Mum: Yes of course it is, I knew you'd read it. That's why I put that note there, love you

Caitlin POV

I just glare up at the social worker- Ella or whatever her name is when she's trying to get me to come out of the car. Sure! Well why don't you just get out of the way then so I can run away again- instead of you putting me in another lousy foster- home. I shake my head, then look around in the car. It is a lot smaller than what Toby's is.

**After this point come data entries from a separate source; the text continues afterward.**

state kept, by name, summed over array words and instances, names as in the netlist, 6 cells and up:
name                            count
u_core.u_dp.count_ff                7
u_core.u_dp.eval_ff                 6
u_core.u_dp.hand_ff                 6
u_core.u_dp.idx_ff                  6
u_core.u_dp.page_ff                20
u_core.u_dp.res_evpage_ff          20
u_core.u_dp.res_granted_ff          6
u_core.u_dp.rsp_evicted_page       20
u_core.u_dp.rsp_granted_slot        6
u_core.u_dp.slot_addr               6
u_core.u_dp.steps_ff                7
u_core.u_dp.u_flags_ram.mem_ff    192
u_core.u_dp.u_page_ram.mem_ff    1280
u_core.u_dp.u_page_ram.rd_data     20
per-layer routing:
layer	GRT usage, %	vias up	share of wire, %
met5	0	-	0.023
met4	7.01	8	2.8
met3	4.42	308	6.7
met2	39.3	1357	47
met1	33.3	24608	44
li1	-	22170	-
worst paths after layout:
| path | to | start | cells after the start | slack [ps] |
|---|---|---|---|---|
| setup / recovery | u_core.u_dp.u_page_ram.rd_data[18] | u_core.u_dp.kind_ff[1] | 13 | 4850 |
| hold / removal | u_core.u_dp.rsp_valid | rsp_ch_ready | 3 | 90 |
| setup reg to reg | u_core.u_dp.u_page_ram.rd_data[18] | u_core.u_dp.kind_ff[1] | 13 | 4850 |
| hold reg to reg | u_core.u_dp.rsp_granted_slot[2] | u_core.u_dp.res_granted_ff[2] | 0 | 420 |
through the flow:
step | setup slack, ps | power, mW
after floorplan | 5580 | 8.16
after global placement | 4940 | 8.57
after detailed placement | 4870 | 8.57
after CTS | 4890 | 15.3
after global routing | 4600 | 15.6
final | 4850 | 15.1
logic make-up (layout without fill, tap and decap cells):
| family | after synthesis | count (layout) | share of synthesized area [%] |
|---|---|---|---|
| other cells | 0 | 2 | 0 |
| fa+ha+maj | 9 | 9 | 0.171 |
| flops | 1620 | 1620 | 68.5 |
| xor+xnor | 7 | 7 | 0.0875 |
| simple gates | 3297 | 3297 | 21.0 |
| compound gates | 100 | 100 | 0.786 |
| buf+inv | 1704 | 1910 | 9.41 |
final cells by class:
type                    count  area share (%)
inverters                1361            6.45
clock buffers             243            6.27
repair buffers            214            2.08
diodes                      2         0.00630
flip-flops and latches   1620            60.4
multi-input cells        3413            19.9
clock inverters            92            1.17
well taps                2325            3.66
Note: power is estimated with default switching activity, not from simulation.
--- config.mk ---
export PLATFORM = sky130hd
export DESIGN_NAME = rgb_to_hsl_converter_flat
export DESIGN_NICKNAME = d
export VERILOG_FILES = /design/src/hw/rtl/rgbhsl_pkg.sv /design/src/hw/rtl/rgbhsl_if.sv /design/src/hw/rtl/rgbhsl_div.sv /design/src/hw/rtl/rgb_to_hsl_converter.sv /design/src/flat_wrapper.sv
export SDC_FILE = /design/constraint.sdc
export NUM_CORES = 2
export LEC_CHECK = 0
export BUFFER_PORTS_ARGS = -buffer_cell sky130_fd_sc_hd__buf_2
export CAP_MARGIN = 20
export CORE_AREA = 4 4 355 531
export CTS_BUF_LIST = sky130_fd_sc_hd__clkbuf_8
export CTS_CLUSTER_DIAMETER = 120
export CTS_CLUSTER_SIZE = 12
export DETAILED_ROUTE_END_ITERATION = 8
export DIE_AREA = 0 0 359 535
export HOLD_SLACK_MARGIN = 0.05
export PLACE_DENSITY = 0.56
export SLEW_MARGIN = 20
export SYNTH_ARGS = -nofsm -noshare
export SYNTH_HDL_FRONTEND = slang
export SYNTH_SLANG_ARGS = --single-unit
--- constraint.sdc ---
create_clock -name clk -period 46.6 [get_ports clk]
set_input_delay 2.33 -clock clk [delete_from_list [all_inputs] [get_ports clk]]
set_output_delay 2.33 -clock clk [all_outputs]
set_load 0.1 [all_outputs]
[src/rtl/pngchp_pkg.sv]
package pngchp_pkg;

  // The eight bytes that open every PNG file.
  localparam logic [7:0] PNG_SIG [8] = '{
    8'd137, 8'd80, 8'd78, 8'd71, 8'd13, 8'd10, 8'd26, 8'd10
  };

  // Result tags.
  localparam logic [4:0] TAG_WIDTH         = 5'd0;
  localparam logic [4:0] TAG_HEIGHT        = 5'd1;
  localparam logic [4:0] TAG_BIT_DEPTH     = 5'd2;
  localparam logic [4:0] TAG_GAMMA         = 5'd7;
  localparam logic [4:0] TAG_CHROMA        = 5'd8;
  localparam logic [4:0] TAG_BAD_LENGTH    = 5'd16;
  localparam logic [4:0] TAG_BAD_SIGNATURE = 5'd17;
  localparam logic [4:0] TAG_SUMMARY       = 5'd18;

  // Chunk type codes, big-endian ASCII.
  localparam logic [31:0] TYPE_IHDR = 32'h4948_4452;
  localparam logic [31:0] TYPE_GAMA = 32'h6741_4D41;
  localparam logic [31:0] TYPE_CHRM = 32'h6348_524D;
  localparam logic [31:0] TYPE_SRGB = 32'h7352_4742;
  localparam logic [31:0] TYPE_ICCP = 32'h6943_4350;

  localparam logic [31:0] CHRM_LEN            = 32'd32;
  localparam logic [31:0] SRGB_LEN            = 32'd1;
  localparam logic [31:0] SRGB_GAMMA          = 32'd45455;
  localparam logic [31:0] DEFAULT_GAMMA_RESET = 32'd45455;

  // sRGB chromaticities in tag order: white, red, green, blue (x then y).
  localparam logic [31:0] SRGB_DEFAULTS [8] = '{
    32'd31270, 32'd32900, 32'd64000, 32'd33000,
    32'd30000, 32'd60000, 32'd15000, 32'd6000
  };

  // Chromaticity codes saturate to 17 bits for the gamut decision.
  localparam int unsigned CODE_BITS = 17;
  typedef logic [CODE_BITS-1:0] code_t;

  typedef enum logic [2:0] {
    PH_SIG,
    PH_LEN,
    PH_TYPE,
    PH_DATA,
    PH_CRC,
    PH_BAD
  } phase_t;

  typedef enum logic [1:0] {
    DR_RUN,
    DR_DEFAULTS,
    DR_SUMMARY
  } drain_t;

  // One event from the byte parser.
  typedef struct packed {
    logic        valid;
    logic [4:0]  tag;
    logic [31:0] value;
  } event_t;

  // What the parser holds for the end-of-file summary.
  typedef struct packed {
    logic        sig_ok;
    logic        chrm;
    logic        srgb;
    logic        iccp;
    logic [31:0] gamma;
    code_t       red_x;
    code_t       red_y;
    code_t       green_x;
    code_t       green_y;
  } status_t;

  typedef struct packed {
    logic [4:0]  tag;
    logic [31:0] value;
    logic        file_valid;
    logic        is_p3;
    logic        has_chromaticity;
    logic        srgb_seen;
    logic        iccp_seen;
    logic [31:0] gamma_code;
    logic        last;
  } result_t;

endpackage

Toby! I wonder if he has gone back to the car yet. I wonder if he's found it empty- where is he? Is he looking for me? What is he planning to do if he finds me? If I run away again, will we run into each other so I'm stuck with him again? Will I be safe in this house? This is a car… the social worker's car- cars are where the worse things happens. But because my social worker's stopped the car now- she wouldn't do anything like that- and she's on her way on letting me out- so she wouldn't? Would she? The questions are spinning in my head, but at last I turn around and jump out of the car. '

I'm walking behind me social worker- all the time ready to turn around and run if it turns out that my social worker is a bad person. But she never turns around to grab me or anything, as she walks up a few steps to the big house in front of me. A bald man- perhaps in his late middle- ages opened the door.

"Hello Ellie… hello Caitlin." He says and moves so Ellie can step over the threshold. I stay on the step, Ellie- oh that's her name- now I remember. She turns around towards me. "It's okay Caitie. No one's going to hurt you here." She says, I just stay at the step, my arms crossed over my chest and glaring over the others. First Ellie- then the man, and at last to the woman, the man's got his arm around a woman with reddish brown hair. She loosens himself from the man's arm and takes a couple of steps towards me, lifting her hand.

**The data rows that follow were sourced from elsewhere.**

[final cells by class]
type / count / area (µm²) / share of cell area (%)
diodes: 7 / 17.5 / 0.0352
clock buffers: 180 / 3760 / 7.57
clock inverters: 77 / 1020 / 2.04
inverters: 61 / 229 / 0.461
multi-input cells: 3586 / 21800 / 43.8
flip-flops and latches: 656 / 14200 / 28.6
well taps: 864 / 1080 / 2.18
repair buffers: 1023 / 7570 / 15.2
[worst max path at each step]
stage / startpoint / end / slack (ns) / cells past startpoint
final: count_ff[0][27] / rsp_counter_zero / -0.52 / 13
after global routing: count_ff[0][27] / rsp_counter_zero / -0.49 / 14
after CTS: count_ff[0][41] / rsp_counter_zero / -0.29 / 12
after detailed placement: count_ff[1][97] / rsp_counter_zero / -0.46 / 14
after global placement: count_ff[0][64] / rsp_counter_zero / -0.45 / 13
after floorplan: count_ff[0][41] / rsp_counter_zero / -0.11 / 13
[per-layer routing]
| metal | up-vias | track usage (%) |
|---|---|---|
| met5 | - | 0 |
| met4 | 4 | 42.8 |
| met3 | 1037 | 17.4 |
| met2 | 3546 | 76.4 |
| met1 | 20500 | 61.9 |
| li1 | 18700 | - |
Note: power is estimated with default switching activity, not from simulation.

Without thinking any further my hands shoots up as I push the woman backwards shouting. "NO" The woman stumbles backwards and is on her way on falling when the man catches her. She stands up and they both look frowning at me. I feel myself slowly making my way backwards- oh no- Now I've really done it- They will be so mad. I look around, the door is closed, there is nowhere to run, as I press myself up against the wall.

Burt POV

"NO." Caitlin pushes Carole backwards, and I barely have the time to catch her when she falls. When Carole is standing on her own two feet, the child is pressing herself up against the wall- looking frightened at us two. I take a step towards her- in an attempt to calm her down, I put my hand up.

"Please don't hurt me." The girl screech. "Please don't hurt me- I'm sorry madam. I'm so, so, sorry. Please don't hurt me." I lower my hand, obviously- when I rose it- Caitlin thought that I was going to slap her.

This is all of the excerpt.